◆ Problem description ◆
What is needed here is an exact copy of all the records below.

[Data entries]
-*-*-

## src/rtl/instruction_fetch_unit.sv

```systemverilog
// Fetch stage of the multi-cycle MIPS core: owns PC and instruction register.
// Define RETIRE_COUNT_EN to build the retired-instruction counter.
module instruction_fetch_unit #(
    parameter int                  PC_WIDTH    = 32,
    parameter int                  INSTR_WIDTH = 32,
    parameter logic [PC_WIDTH-1:0] RESET_PC    = '0
) (
    input  logic                   clk,
    input  logic                   rst_n,
    output logic                   imem_req,
    output logic [PC_WIDTH-1:0]    imem_addr,
    input  logic [INSTR_WIDTH-1:0] imem_rdata,
    input  logic                   imem_ack,
    input  logic [1:0]             PC_in_mux,
    input  logic                   branch,
    input  logic                   alu_zero,
    input  logic [PC_WIDTH-1:0]    reg_target,
    input  logic                   stall,
    output logic [INSTR_WIDTH-1:0] instr,
    output logic [5:0]             opcode,
    output logic                   instr_valid,
    output logic [PC_WIDTH-1:0]    pc,
    output logic [PC_WIDTH-1:0]    pc_plus_one,
    output logic [31:0]            retire_count
);

    typedef enum logic [1:0] {
        IDLE,
        FETCH,
        EXEC
    } state_t;

    state_t              state;
    logic [PC_WIDTH-1:0] next_pc;
    logic [PC_WIDTH-1:0] br_off;
    logic                retire;

    assign imem_addr   = pc;
    assign pc_plus_one = pc + 1'b1;
    assign opcode      = instr[INSTR_WIDTH-1 -: 6];
    assign br_off      = {{(PC_WIDTH-16){instr[15]}}, instr[15:0]};
    assign retire      = (state == EXEC) && !stall;

    // branch/alu_zero are only looked at on the sequential path
    always_comb begin
        next_pc = pc_plus_one;
        case (PC_in_mux)
            2'd0: begin
                if (branch && !alu_zero)
                    next_pc = pc_plus_one + br_off;
            end
            2'd1: next_pc = {pc_plus_one[PC_WIDTH-1:26], instr[25:0]};
            2'd2: next_pc = reg_target;
            default: next_pc = pc_plus_one;
        endcase
    end

    always_ff @(posedge clk or negedge rst_n) begin
        if (!rst_n) begin
            state       <= IDLE;
            pc          <= RESET_PC;
            instr       <= '0;
            imem_req    <= 1'b0;
            instr_valid <= 1'b0;
        end else begin
            case (state)
                IDLE: begin
                    state    <= FETCH;
                    imem_req <= 1'b1;
                end
                FETCH: begin
                    if (imem_ack) begin
                        instr       <= imem_rdata;
                        state       <= EXEC;
                        imem_req    <= 1'b0;
                        instr_valid <= 1'b1;
                    end
                end
                EXEC: begin
                    if (!stall) begin
                        pc          <= next_pc;
                        state       <= FETCH;
                        imem_req    <= 1'b1;
                        instr_valid <= 1'b0;
                    end
                end
                default: begin
                    state       <= IDLE;
                    imem_req    <= 1'b0;
                    instr_valid <= 1'b0;
                end
            endcase
        end
    end

`ifdef RETIRE_COUNT_EN
    logic [31:0] retire_q;

    always_ff @(posedge clk or negedge rst_n) begin
        if (!rst_n)
            retire_q <= '0;
        else if (retire)
            retire_q <= retire_q + 32'd1;
    end

    assign retire_count = retire_q;
`else
    logic unused_retire;

    assign unused_retire = retire;
    assign retire_count  = '0;
`endif

endmodule

```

-*-*-

◆ Task answer ◆
## src/rtl/instruction_fetch_unit.sv

```systemverilog
// Fetch stage of the multi-cycle MIPS core: owns PC and instruction register.
// Define RETIRE_COUNT_EN to build the retired-instruction counter.
module instruction_fetch_unit #(
    parameter int                  PC_WIDTH    = 32,
    parameter int                  INSTR_WIDTH = 32,
    parameter logic [PC_WIDTH-1:0] RESET_PC    = '0
) (
    input  logic                   clk,
    input  logic                   rst_n,
    output logic                   imem_req,
    output logic [PC_WIDTH-1:0]    imem_addr,
    input  logic [INSTR_WIDTH-1:0] imem_rdata,
    input  logic                   imem_ack,
    input  logic [1:0]             PC_in_mux,
    input  logic                   branch,
    input  logic                   alu_zero,
    input  logic [PC_WIDTH-1:0]    reg_target,
    input  logic                   stall,
    output logic [INSTR_WIDTH-1:0] instr,
    output logic [5:0]             opcode,
    output logic                   instr_valid,
    output logic [PC_WIDTH-1:0]    pc,
    output logic [PC_WIDTH-1:0]    pc_plus_one,
    output logic [31:0]            retire_count
);

    typedef enum logic [1:0] {
        IDLE,
        FETCH,
        EXEC
    } state_t;

    state_t              state;
    logic [PC_WIDTH-1:0] next_pc;
    logic [PC_WIDTH-1:0] br_off;
    logic                retire;

    assign imem_addr   = pc;
    assign pc_plus_one = pc + 1'b1;
    assign opcode      = instr[INSTR_WIDTH-1 -: 6];
    assign br_off      = {{(PC_WIDTH-16){instr[15]}}, instr[15:0]};
    assign retire      = (state == EXEC) && !stall;

    // branch/alu_zero are only looked at on the sequential path
    always_comb begin
        next_pc = pc_plus_one;
        case (PC_in_mux)
            2'd0: begin
                if (branch && !alu_zero)
                    next_pc = pc_plus_one + br_off;
            end
            2'd1: next_pc = {pc_plus_one[PC_WIDTH-1:26], instr[25:0]};
            2'd2: next_pc = reg_target;
            default: next_pc = pc_plus_one;
        endcase
    end

    always_ff @(posedge clk or negedge rst_n) begin
        if (!rst_n) begin
            state       <= IDLE;
            pc          <= RESET_PC;
            instr       <= '0;
            imem_req    <= 1'b0;
            instr_valid <= 1'b0;
        end else begin
            case (state)
                IDLE: begin
                    state    <= FETCH;
                    imem_req <= 1'b1;
                end
                FETCH: begin
                    if (imem_ack) begin
                        instr       <= imem_rdata;
                        state       <= EXEC;
                        imem_req    <= 1'b0;
                        instr_valid <= 1'b1;
                    end
                end
                EXEC: begin
                    if (!stall) begin
                        pc          <= next_pc;
                        state       <= FETCH;
                        imem_req    <= 1'b1;
                        instr_valid <= 1'b0;
                    end
                end
                default: begin
                    state       <= IDLE;
                    imem_req    <= 1'b0;
                    instr_valid <= 1'b0;
                end
            endcase
        end
    end

`ifdef RETIRE_COUNT_EN
    logic [31:0] retire_q;

    always_ff @(posedge clk or negedge rst_n) begin
        if (!rst_n)
            retire_q <= '0;
        else if (retire)
            retire_q <= retire_q + 32'd1;
    end

    assign retire_count = retire_q;
`else
    logic unused_retire;

    assign unused_retire = retire;
    assign retire_count  = '0;
`endif

endmodule

```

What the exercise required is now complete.